**Problem description**
Transcribe the data exactly, stopping after the "localparam logic [3:0] ACT_CURS_ON" line.

**Source material**
Source: an optimization exercise on an open RTL-to-GDS flow (aim: small area). Production flows keep margins and buffers that such runs may drop.
At most, simulation tests tie the RTL to the original design; equivalence was not proved.
For run 1, only the layout was checked, not whether the RTL still works.
The clock port is modelled as an ideal driver; clocking choices that lean on that would not hold on a real chip.

[flow/config.mk]
export PLATFORM = sky130hd
export DESIGN_NAME = char_lcd_nibble_command_sequencer
export DESIGN_NICKNAME = char_lcd_nibble_command_sequencer
export VERILOG_FILES = /design/flow/design.v
export SDC_FILE = /design/flow/constraint.sdc
export NUM_CORES = 4
export LEC_CHECK = 0
export ABC_AREA = 1
export CAP_MARGIN = 20
export CORE_MARGIN = 2
export CORE_UTILIZATION = 40
export SLEW_MARGIN = 20
[flow/constraint.sdc]
create_clock -name core_clock -period 10.0 [get_ports {clk}]
set_input_delay 2.0000 -clock core_clock [delete_from_list [all_inputs] [get_ports {clk}]]
set_output_delay 2.0000 -clock core_clock [all_outputs]
set_load 0.01 [all_outputs]
[flow/design.v]
package lcdseq_pkg;
  localparam logic [3:0] ACT_CHAR      = 4'd0;
  localparam logic [3:0] ACT_COMMAND   = 4'd1;
  localparam logic [3:0] ACT_CLEAR     = 4'd2;
  localparam logic [3:0] ACT_CURSOR    = 4'd3;
  localparam logic [3:0] ACT_SHOW_BYTE = 4'd4;
  localparam logic [3:0] ACT_SHOW_WORD = 4'd5;
  localparam logic [3:0] ACT_INIT      = 4'd6;
  localparam logic [3:0] ACT_CURS_ON   = 4'd7;
  localparam logic [3:0] ACT_CURS_OFF  = 4'd8;
  localparam int F_BYTE  = 12;   
  localparam int F_RS    = 13;   
  localparam int F_INIT  = 14;   
  localparam int F_CLEAR = 15;   
endpackage
module lcdseq_front (
  input  logic [3:0]  action,
  input  logic [7:0]  data_byte,
  input  logic [5:0]  column,
  input  logic        row,
  input  logic [15:0] number,
  output logic [16:0] ent,
  output logic        ent_valid
);
  logic [15:0] pay;
  logic [7:0]  byte_val;
  logic        word;
  always_comb begin
    word      = 1'b0;
    pay       = 16'h0000;
    byte_val  = data_byte;
    ent_valid = 1'b1;
    case (action)
      lcdseq_pkg::ACT_CHAR: begin
        pay[lcdseq_pkg::F_BYTE] = 1'b1;
        pay[lcdseq_pkg::F_RS]   = 1'b1;
      end
      lcdseq_pkg::ACT_COMMAND:   pay[lcdseq_pkg::F_BYTE] = 1'b1;
      lcdseq_pkg::ACT_CLEAR: begin
        pay[lcdseq_pkg::F_INIT]  = 1'b1;
        pay[lcdseq_pkg::F_CLEAR] = 1'b1;
      end
      lcdseq_pkg::ACT_CURSOR: begin
        pay[lcdseq_pkg::F_BYTE] = 1'b1;
        byte_val = {1'b1, row, column};
      end
      lcdseq_pkg::ACT_SHOW_BYTE: byte_val = number[7:0];
      lcdseq_pkg::ACT_SHOW_WORD: word = 1'b1;
      lcdseq_pkg::ACT_INIT:      pay[lcdseq_pkg::F_INIT] = 1'b1;
      lcdseq_pkg::ACT_CURS_ON: begin
        pay[lcdseq_pkg::F_BYTE] = 1'b1;
        byte_val = 8'h0f;
      end
      lcdseq_pkg::ACT_CURS_OFF: begin
        pay[lcdseq_pkg::F_BYTE] = 1'b1;
        byte_val = 8'h0c;
      end
      default:                   ent_valid = 1'b0;
    endcase
    pay[9:2] = byte_val;
    if (word) pay = number;
  end
  assign ent = {word, pay};
endmodule
module lcdseq_fifo #(
  parameter int EW = 17
) (
  input  logic          clk,
  input  logic          rst_n,
  input  logic          push,
  input  logic [EW-1:0] push_ent,
  input  logic          pop,
  output logic [EW-1:0] head,
  output logic          head_valid,
  output logic          full
);
  logic [EW-1:0] s0, s1;
  logic          ne_r, full_r;
  assign head       = s0;
  assign head_valid = ne_r;
  assign full       = full_r;
  always_ff @(posedge clk) begin
    if (!rst_n) begin
      ne_r   <= 1'b0;
      full_r <= 1'b0;
    end else begin
      if (push && !pop) begin
        ne_r   <= 1'b1;
        full_r <= ne_r;
      end else if (pop && !push) begin
        ne_r   <= full_r;
        full_r <= 1'b0;
      end
    end
  end
  always_ff @(posedge clk) begin
    if (!full_r) begin
      s1 <= push_ent;
    end
    if (pop || !ne_r) begin
      s0 <= full_r ? s1 : push_ent;
    end
  end
endmodule
module lcdseq_back (
  input  logic        clk,
  input  logic        rst_n,
  input  logic [16:0] head,
  input  logic        head_valid,
  output logic        pop,
  output logic        out_valid,
  input  logic        out_stall,
  output logic [8:0]  out_step      
);
  localparam int F_BYTE  = lcdseq_pkg::F_BYTE;
  localparam int F_RS    = lcdseq_pkg::F_RS;
  localparam int F_INIT  = lcdseq_pkg::F_INIT;
  localparam int F_CLEAR = lcdseq_pkg::F_CLEAR;
  localparam logic [95:0] INIT_TAB = 96'hca0c60b209a0b228a38e3020;
  logic [16:0] w_r;                   
  logic        dig_r;
  logic [1:0]  dq_r;                  
  logic [3:0]  idx_r;
  logic        ov_r;
  logic        o_strobe, o_rs, o_wc0, o_last;
  logic [3:0]  o_nib;
  logic        busy, adv, last, take;
  logic        head_dig;
  logic [3:0]  start;
  logic        s_strobe, s_rs, s_wc0;
  logic [3:0]  s_nib;
  logic [2:0]  place;
  logic        hi_step, first4;
  logic [12:0] k1, k2, r1, r2;
  logic        q1, q2;
  assign busy = (idx_r != 4'd0);
  assign adv  = busy && (!ov_r || !out_stall);
  assign last = (idx_r == 4'd15);
  assign take = !busy || (adv && last);
  assign pop  = take && head_valid;
  assign head_dig = head[16] || !(head[F_BYTE] || head[F_INIT]);
  always_comb begin
    if (head[16])          start = 4'd6;
    else if (head[F_BYTE]) start = 4'd14;
    else if (head[F_INIT]) start = head[F_CLEAR] ? 4'd12 : 4'd1;
    else                   start = 4'd10;
  end
  assign place   = ~idx_r[3:1];
  assign hi_step = !idx_r[0];
  assign first4  = hi_step && (place == 3'd4);    
  always_comb begin
    logic [12:0] u1, u2, u4, u8;
    case (place)
      3'd0:    u1 = 13'd1;
      3'd1:    u1 = 13'd5;
      3'd2:    u1 = 13'd25;
      3'd3:    u1 = 13'd125;
      default: u1 = 13'd625;
    endcase
    u2 = u1 << 1;
    u4 = u1 << 2;
    u8 = u1 << 3;
    if (first4)        k1 = 13'd0;
    else if (w_r[16])  k1 = u2;
    else               k1 = hi_step ? -u8 : -u2;
    r1 = w_r[16:4] + k1;
    q1 = !r1[12] && !first4;
    k2 = hi_step ? (r1[12] ? u4 : -u4) : (r1[12] ? u1 : -u1);
    r2 = r1 + k2;
    q2 = !r2[12];
  end
  always_comb begin
    s_strobe = 1'b1;
    s_rs     = 1'b0;
    s_wc0    = 1'b0;
    s_nib    = 4'h0;
    if (dig_r) begin
      s_rs  = 1'b1;
      s_nib = idx_r[0] ? {dq_r, q1, q2} : 4'h3;
    end else if (w_r[F_INIT]) begin
      {s_strobe, s_wc0, s_nib} = INIT_TAB[6*idx_r +: 6];
    end else begin
      s_rs  = w_r[F_RS];
      s_nib = idx_r[0] ? w_r[5:2] : w_r[9:6];
    end
  end
  always_ff @(posedge clk) begin
    if (!rst_n) begin
      idx_r <= 4'd0;
      ov_r  <= 1'b0;
    end else begin
      if (pop)      idx_r <= start;
      else if (adv) idx_r <= idx_r + 4'd1;
      if (adv)             ov_r <= 1'b1;
      else if (!out_stall) ov_r <= 1'b0;
    end
  end
  always_ff @(posedge clk) begin
    if (take) begin
      w_r   <= {1'b0, head[15:0]};
      dig_r <= head_dig;
    end else if (adv && dig_r) begin
      if (hi_step) w_r <= {r2, w_r[3:0]};
      else         w_r <= {r2[11:0], w_r[3:0], 1'b0};
    end
    if (adv) begin
      dq_r     <= {q1, q2};
      o_strobe <= s_strobe;
      o_rs     <= s_rs;
      o_nib    <= s_nib;
      o_wc0    <= s_wc0;
      o_last   <= last;
    end
  end
  assign out_valid = ov_r;
  assign out_step  = {o_strobe, o_rs, o_nib, !o_strobe, o_wc0, o_last};
endmodule
module char_lcd_nibble_command_sequencer (
  input  logic        clk,
  input  logic        rst_n,
  input  logic        in_valid,
  output logic        in_stall,
  input  logic [3:0]  in_action,
  input  logic [7:0]  in_data_byte,
  input  logic [5:0]  in_column,
  input  logic        in_row,
  input  logic [15:0] in_number,
  output logic        out_valid,
  input  logic        out_stall,
  output logic        out_strobe_res,
  output logic        out_register_select,
  output logic [3:0]  out_nibble,
  output logic [1:0]  out_wait_class,
  output logic        out_last
);
  logic [16:0] ent, head;
  logic        ent_valid, head_valid, q_full, q_push, q_pop;
  logic [8:0]  step;
  lcdseq_front u_front (
    .action    (in_action),
    .data_byte (in_data_byte),
    .column    (in_column),
    .row       (in_row),
    .number    (in_number),
    .ent       (ent),
    .ent_valid (ent_valid)
  );
  assign in_stall = q_full;
  assign q_push   = in_valid && !q_full && ent_valid;
  lcdseq_fifo u_fifo (
    .clk        (clk),
    .rst_n      (rst_n),
    .push       (q_push),
    .push_ent   (ent),
    .pop        (q_pop),
    .head       (head),
    .head_valid (head_valid),
    .full       (q_full)
  );
  lcdseq_back u_back (
    .clk        (clk),
    .rst_n      (rst_n),
    .head       (head),
    .head_valid (head_valid),
    .pop        (q_pop),
    .out_valid  (out_valid),
    .out_stall  (out_stall),
    .out_step   (step)
  );
  assign {out_strobe_res, out_register_select, out_nibble, out_wait_class, out_last} = step;
endmodule
[flow/flow/run.sh]
#!/bin/bash
# Standard ORFS layout with three changes:
#  - synthesis maps logic with an area-only ABC script (no buffering or upsizing)
#    and without full-adder extraction; everything else in synthesis is standard,
#    so the registers and their names are the standard synthesis's;
#  - ports are buffered with sky130_fd_sc_hd__buf_1;
#  - CTS uses small clock buffers and no dummy loads.
set -euo pipefail
here=$(pwd)
rm -rf "$here/scripts_abc"
cp -r "$FLOW_HOME/scripts" "$here/scripts_abc"
cp "$here/flow/abc_area.script" "$here/scripts_abc/abc_area.script"

bash standard.sh SCRIPTS_DIR="$here/scripts_abc" ADDER_MAP_FILE= ABC_AREA=1 synth \
  > "$here/log_synth.txt" 2>&1

bash standard.sh \
  BUFFER_PORTS_ARGS="-buffer_cell sky130_fd_sc_hd__buf_1" \
  CTS_ARGS="$(cat "$here/flow/cts_args.txt")" \
  finish > "$here/log_layout.txt" 2>&1
[flow/flow/abc_area.script]
strash
dc2
dc2
dch -f
amap
[flow/flow/cts_args.txt]
-sink_clustering_enable -repair_clock_nets -dont_use_dummy_load -buf_list sky130_fd_sc_hd__clkbuf_2 sky130_fd_sc_hd__clkbuf_4 sky130_fd_sc_hd__clkbuf_8
[flow/standard.sh]
#!/bin/bash
# synth_recipe.tcl (not shown) runs the flow's synth.tcl, then flattens the netlist and writes it again
# the make line also repeats each setting of config.mk as NAME=value (left out here)
make -C /OpenROAD-flow-scripts/flow DESIGN_CONFIG=/design/flow/config.mk WORK_HOME=/design/flow/orfs CLKGATE_MAP_FILE= SYNTH_SCRIPT=/design/flow/synth_recipe.tcl "${@:-finish}"
==> results of run 1 <==
[stage by stage]
stage	hold WS (ns)	std cells
after floorplan	0.423	453
after detailed placement	0.444	612
after global placement	0.434	612
[cells in the mapped netlist (2+ instances only)]
cell	count
o32ai_1	4
o22ai_1	12
nor2_1	93
a311oi_1	2
or3_1	2
o21a_1	2
a221o_1	3
a21o_1	3
a2111oi_0	2
nor3_1	9
a22oi_1	6
edfxtp_1	44
dfxtp_1	25
o32a_1	4
a221oi_1	5
o21ai_0	39
a21oi_1	34
a222oi_1	4
nand2_1	59
a31oi_1	3
a211oi_1	4
or2_0	5
nor2b_1	11
o221ai_1	8
clkinv_1	46
a22o_1	11
[cells by family after synthesis]
| family | Yosys count | share of synthesized area [%] |
|---|---|---|
| AOI/OAI and AO/OA | 153 | 27.2 |
| buffers and inverters | 48 | 4.86 |
| DFF | 69 | 48.1 |
| and+or+nand+nor | 183 | 19.9 |
[worst max-delay path by stage]
| stage | from | depth (start not counted) | endpoint | slack [ns] |
|---|---|---|---|---|
| 3_5_place_dp | u_back.idx_r[0]$_SDFFE_PN0P_ | 42 | u_back.w_r[15]$_DFFE_PP_ | 1.71 |
| 3_3_place_gp | u_back.idx_r[0]$_SDFFE_PN0P_ | 41 | u_back.w_r[15]$_DFFE_PP_ | 1.95 |
| 2_1_floorplan | u_back.idx_r[0]$_SDFFE_PN0P_ | 42 | u_back.w_r[15]$_DFFE_PP_ | 3.09 |
==> results.tsv, run 1 <==
metric	value	unit
die width	101	um
#FFs+latches synth	69	
Post-DP Area	4110	um2
Synth area leaders	edfxtp_1, dfxtp_1, nor2_1	
Err	[ERROR STA-0564] clock_tree_synthesis positional arguments not supported.	
Post-Place Worst Slack	1.71	ns
syn_nets	492	
outcome	did not finish	
die height	101	um
Yosys top cell by area	edfxtp_1	
EDFF count, synth	44	
mean post-synth cell area	8.36	um2
unique cell type count in the Yosys netlist	39	
share of the synthesized area in the top cell type	34.9	%
register area share after synthesis	48.1	%
top_reg_cell synth	edfxtp_1	
Ys Warns	3	
Exit stage	clock tree synthesis	
asr flop ratio synth	0	%
PortBufs	49	
Cell Area, Synth	3790	um2
HPWL Detailed	7340	um
Initial Util	41.2	%
Gate Count Post-Synth	453	
# IOs	50	
Final GP Congestion	0.973	
Core Rows	35	
==> inputs of run 2 (changes only) <==
--- a/flow/design.v
+++ b/flow/design.v
@@ -164,8 +164,9 @@
     else if (w_r[16])  k1 = u2;
     else               k1 = hi_step ? -u8 : -u2;
-    r1 = w_r[16:4] + k1;
+    r1[12:1] = w_r[16:5] + k1[12:1];
+    r1[0]    = 1'b0;
     q1 = !r1[12] && !first4;
     k2 = hi_step ? (r1[12] ? u4 : -u4) : (r1[12] ? u1 : -u1);
-    r2 = r1 + k2;
+    r2 = {r1[12:1], w_r[4]} + k2;
     q2 = !r2[12];
   end
@@ -201,5 +202,5 @@
       dig_r <= head_dig;
     end else if (adv && dig_r) begin
-      if (hi_step) w_r <= {r2, w_r[3:0]};
+      if (hi_step) w_r <= {r2[12:1], w_r[4:0]};   
       else         w_r <= {r2[11:0], w_r[3:0], 1'b0};
     end
==> flow/flow/cts_args.txt (replaced) <==
-sink_clustering_enable -repair_clock_nets -dont_use_dummy_load -buf_list sky130_fd_sc_hd__clkbuf_4
--- a/flow/config.mk
+++ b/flow/config.mk
@@ -9,4 +9,4 @@
 export CAP_MARGIN = 20
 export CORE_MARGIN = 2
-export CORE_UTILIZATION = 40
+export CORE_UTILIZATION = 65
 export SLEW_MARGIN = 20
==> results.tsv, run 2 <==
metric	value	unit
setup bufs post-CTS	0	
asr flop ratio synth	0	%
Final GP Congestion	0.965	
Core Rows	27	
CTS resizes	0	
Final Max Tran Viols	0	
non-filler cells, final	576	
Worst-Skew Late Latency	0.41	ns
unique cell type count in the Yosys netlist	36	
leading cell types by count after synthesis	nor2_1, nand2_1, edfxtp_1	
Iteration-0 DRC Markers	336	
fin crit share	80.0	%
#FFs+latches synth	69	
clk buf depth	2	
die width	79.8	um
register area share after synthesis	48.8	%
Hold Fails Final Rpt	0	
clock-pin slew on the worst setup and hold paths	0.11	ns
largest net degree at the start of global routing	27	
GRT overflow	0	
CTS Buf Count	9	
Initial Util	67.4	%
Max-Cap Viols	0	
clock sink total	69	
# IOs	50	
CP max-delay cell	dfxtp_1	
placed cells	567	
Crit path required time	10.24	ns
largest fanout on the critical path	25	
layout cells sized above 1	2.38	%
H-tree level count	3	
most frequent CP cell	nand2_1	
f_max	125	MHz
Final setup viols	0	
antenna fix cells	0	
max incr delay on CP	0.84	ns
share of the synthesized area in the top cell type	35.4	%
first-pass GRT wire length	14200	um
antenna viol nets, final	0	
EDFF count, synth	44	
Setup TNS	0	ns
top-count cell post-synth	nor2_1	
WL final	8650	um
final layout net count	545	
commonest non-fill, non-tap cell in the layout	nor2_1	
Worst-Margin Slew	0.991	ns
met1 usage	34.0	%
initial antenna violation count	0	
Cell Area, Synth	3730	um2
Final Cell Area	4090	um2
outcome	complete, no violations	
cts hold-fix bufs	0	
Core ar.	5540	um2
vias in the first global route	3171	
Post-DP Area	4020	um2
Yosys top cell by area	edfxtp_1	
biggest registers after layout	u_back.w_r: 17 flops, u_fifo.s0: 17 flops, u_fifo.s1: 17 flops	
mean post-synth cell area	8.41	um2
gr busiest metal	met2	
most frequent cells in the layout	nor2_1, nand2_1, buf_1	
Synth area leaders	edfxtp_1, dfxtp_1, nor2_1	
Setup Skew	0.0350	ns
Gate Count Post-Synth	444	
Ys Warns	3	
GRT Overall Usage	29.1	%
CP endpoint kind	register	
Synth-to-Final Area Change	9.55	%
PortBufs	49	
minimum clock period	8.00	ns
met2 global-route usage	51.8	%
HP Class	reg2reg	
met3 usage	5.54	%
root buffer cell	clkbuf_4	
Vias	3561	
die area	6370	um2
Slew headroom	33.4	%
top_reg_cell synth	edfxtp_1	
RSZ-0062 raised after global routing	false	
HPWL Detailed	6600	um
Vias/cell	6.18	
Startpoint Class	register	
Fill cells	436	
Hold WS	0.473	ns
die height	79.8	um
CTS tree	yes	
DRC	0	
wire length per cell	15.0	um
Arr. time, crit path	8.25	ns
crit path kind	reg2reg	
Detailed Routing Iterations Pass 1	5	
syn_nets	483	
[run 2: cell count changes after synthesis, sizes merged, moves of 5 or more]
cell    change
a21oi       -9
nor2       -15
o21a        +5
clkinv      -5
nor2b       -7
nand2      +14
a22o        -5
[run 2: path summary, 6_finish.rpt]
kind / to / startpoint / cells after the start / slack [ns]
hold reg to reg: u_fifo.s1[7]$_DFF_P_ / u_fifo.s1[7]$_DFF_P_ / 2 / 0.47
setup / recovery: u_back.o_nib[0]$_DFFE_PP_ / u_back.idx_r[0]$_SDFFE_PN0P_ / 43 / 2.00
hold / removal: u_fifo.s1[7]$_DFF_P_ / u_fifo.s1[7]$_DFF_P_ / 2 / 0.47
setup reg to reg: u_back.o_nib[0]$_DFFE_PP_ / u_back.idx_r[0]$_SDFFE_PN0P_ / 43 / 2.00
[run 2: per-stage QoR]
stage	setup slack (ns)	util, %
finish	2.00	73.8
detailed placement	2.10	72.6
floorplan	3.44	-
global route	0.756	73.8
CTS	2.10	73.8
global placement	2.47	72.6
[run 2: final cells by class]
cell class                      instances  area, um2  share of cell area [%]
Timing Repair Buffer                   52        206                    5.05
Inverter                               41        154                    3.76
Clock buffer                            9       67.6                    1.65
Tap cell                               72       90.1                    2.20
Sequential cell                        69       1820                    44.5
Multi-Input combinational cell        333       1750                    42.8
[run 2: logic make-up after synthesis]
logic type / Yosys count / synth area share [%]
buffers and inverters: 42 / 4.32
and+or+nand+nor: 181 / 19.7
DFF: 69 / 48.8
AOI/OAI and AO/OA: 152 / 27.2
[run 2: worst max-delay path: cells and delay by family (launching register included)]
| kind | cells | cell delay [ns] |
|---|---|---|
| compound gates | 14 | 2.95 |
| buf+inv | 4 | 1.44 |
| simple gates | 25 | 2.59 |
| flops | 1 | 0.84 |
[run 2: per-layer routing]
metal	up-vias	share of wire, %
met5	-	0
met4	0	3.4
met3	30	7.3
met2	203	49
met1	1548	40
li1	1780	-
==> inputs of run 3 (changes only) <==
--- a/flow/design.v
+++ b/flow/design.v
@@ -117,5 +117,22 @@
   localparam int F_INIT  = lcdseq_pkg::F_INIT;
   localparam int F_CLEAR = lcdseq_pkg::F_CLEAR;
-  localparam logic [95:0] INIT_TAB = 96'hca0c60b209a0b228a38e3020;
+  localparam logic [95:0] INIT_TAB = {
+    6'b1_1_0010,    
+    6'b1_0_0000,    
+    6'b1_1_0001,    
+    6'b1_0_0000,    
+    6'b1_0_1100,    
+    6'b1_0_0000,    
+    6'b1_0_0110,    
+    6'b1_0_0000,    
+    6'b1_0_1100,    
+    6'b1_0_0010,    
+    6'b1_0_0010,    
+    6'b1_0_0011,    
+    6'b1_0_0011,    
+    6'b1_0_0011,    
+    6'b0_0_0000,    
+    6'b1_0_0000     
+  };
   logic [16:0] w_r;                   
   logic        dig_r;
--- a/flow/config.mk
+++ b/flow/config.mk
@@ -7,6 +7,6 @@
 export LEC_CHECK = 0
 export ABC_AREA = 1
-export CAP_MARGIN = 20
+export CAP_MARGIN = 0
 export CORE_MARGIN = 2
 export CORE_UTILIZATION = 65
-export SLEW_MARGIN = 20
+export SLEW_MARGIN = 0
==> results.tsv, run 3 <==
metric	value	unit
outcome	complete, no violations	
CTS tree	yes	
final layout net count	545	
biggest registers after layout	u_back.w_r: 17 flops, u_fifo.s0: 17 flops, u_fifo.s1: 17 flops	
Slew headroom	33.4	%
Cell Area, Synth	3730	um2
Core ar.	5540	um2
share of the synthesized area in the top cell type	35.4	%
HP Class	reg2reg	
Vias/cell	6.18	
worst r2r src	u_back.idx_r[0]$_SDFFE_PN0P_	
cts hold-fix bufs	0	
PortBufs	49	
die height	79.8	um
die area	6370	um2
H-tree level count	3	
FF-to-FF setup slack	2.00	ns
Arr. time, crit path	8.25	ns
# IOs	50	
root buffer cell	clkbuf_4	
Hold Fails Final Rpt	0	
vias in the first global route	3171	
top-count cell post-synth	nor2_1	
antenna viol nets, final	0	
Setup Skew	0.0350	ns
crit path kind	reg2reg	
Worst-Margin Slew	0.991	ns
register area share after synthesis	48.8	%
commonest non-fill, non-tap cell in the layout	nor2_1	
mean post-synth cell area	8.41	um2
depth of the most critical reg-to-reg path	43	
most frequent cells in the layout	nor2_1, nand2_1, buf_1	
antenna fix cells	0	
Startpoint Class	register	
Gate Count Post-Synth	444	
clock sink total	69	
first-pass GRT wire length	14200	um
DRC	0	
max incr delay on CP	0.84	ns
crit path to	u_back.o_nib[0]$_DFFE_PP_	
clk buf depth	2	
GRT overflow	0	
syn_nets	483	
largest fanout on the critical path	25	
Vias	3561	
most frequent CP cell	nand2_1	
Final GP Congestion	0.965	
Crit path required time	10.24	ns
wire length per cell	15.0	um
clock-pin slew on the worst setup and hold paths	0.11	ns
asr flop ratio synth	0	%
die width	79.8	um
Core Rows	27	
GRT Overall Usage	29.1	%
Initial Util	67.4	%
#FFs+latches synth	69	
EDFF count, synth	44	
RSZ-0062 raised after global routing	false	
Worst-Skew Late Latency	0.41	ns
end of the worst register-to-register path	u_back.o_nib[0]$_DFFE_PP_	
f_max	125	MHz
Yosys top cell by area	edfxtp_1	
minimum clock period	8.00	ns
Setup crit start	u_back.idx_r[0]$_SDFFE_PN0P_	
WL final	8650	um
Final Max Tran Viols	0	
largest net degree at the start of global routing	27	
Synth area leaders	edfxtp_1, dfxtp_1, nor2_1	
Max-Cap Viols	0	
leading cell types by count after synthesis	nor2_1, nand2_1, edfxtp_1	
Core Util, Final	73.8	%
fin crit share	80.0	%
Ys Warns	3	
unique cell type count in the Yosys netlist	36	
layout cells sized above 1	2.38	%
CTS Buf Count	9	
CTS resizes	0	
Final setup viols	0	
Setup TNS	0	ns
CP max-delay cell	dfxtp_1	
Iteration-0 DRC Markers	336	
setup bufs post-CTS	0	
top_reg_cell synth	edfxtp_1	
initial antenna violation count	0	
Detailed Routing Iterations Pass 1	5	
CP endpoint kind	register	
Synth-to-Final Area Change	9.55	%
HPWL Detailed	6600	um
run 3: cell counts after synthesis:
Identical to the previous run, type by type.
run 3: metrics by stage:
stage | instance area, um2 | hold WS (ns) | cells | setup slack [ns]
after detailed placement | 4020 | 0.450 | 567 | 2.10
after global routing | 4090 | 0.499 | 576 | 0.756
after CTS | 4090 | 0.478 | 576 | 2.10
after global placement | 4020 | 0.432 | 567 | 2.47
after floorplan | 3730 | 0.423 | 444 | 3.44
final | 4090 | 0.473 | 576 | 2.00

**Exercise result**
Source: an optimization exercise on an open RTL-to-GDS flow (aim: small area). Production flows keep margins and buffers that such runs may drop.
At most, simulation tests tie the RTL to the original design; equivalence was not proved.
For run 1, only the layout was checked, not whether the RTL still works.
The clock port is modelled as an ideal driver; clocking choices that lean on that would not hold on a real chip.

[flow/config.mk]
export PLATFORM = sky130hd
export DESIGN_NAME = char_lcd_nibble_command_sequencer
export DESIGN_NICKNAME = char_lcd_nibble_command_sequencer
export VERILOG_FILES = /design/flow/design.v
export SDC_FILE = /design/flow/constraint.sdc
export NUM_CORES = 4
export LEC_CHECK = 0
export ABC_AREA = 1
export CAP_MARGIN = 20
export CORE_MARGIN = 2
export CORE_UTILIZATION = 40
export SLEW_MARGIN = 20
[flow/constraint.sdc]
create_clock -name core_clock -period 10.0 [get_ports {clk}]
set_input_delay 2.0000 -clock core_clock [delete_from_list [all_inputs] [get_ports {clk}]]
set_output_delay 2.0000 -clock core_clock [all_outputs]
set_load 0.01 [all_outputs]
[flow/design.v]
package lcdseq_pkg;
  localparam logic [3:0] ACT_CHAR      = 4'd0;
  localparam logic [3:0] ACT_COMMAND   = 4'd1;
  localparam logic [3:0] ACT_CLEAR     = 4'd2;
  localparam logic [3:0] ACT_CURSOR    = 4'd3;
  localparam logic [3:0] ACT_SHOW_BYTE = 4'd4;
  localparam logic [3:0] ACT_SHOW_WORD = 4'd5;
  localparam logic [3:0] ACT_INIT      = 4'd6;
  localparam logic [3:0] ACT_CURS_ON   = 4'd7;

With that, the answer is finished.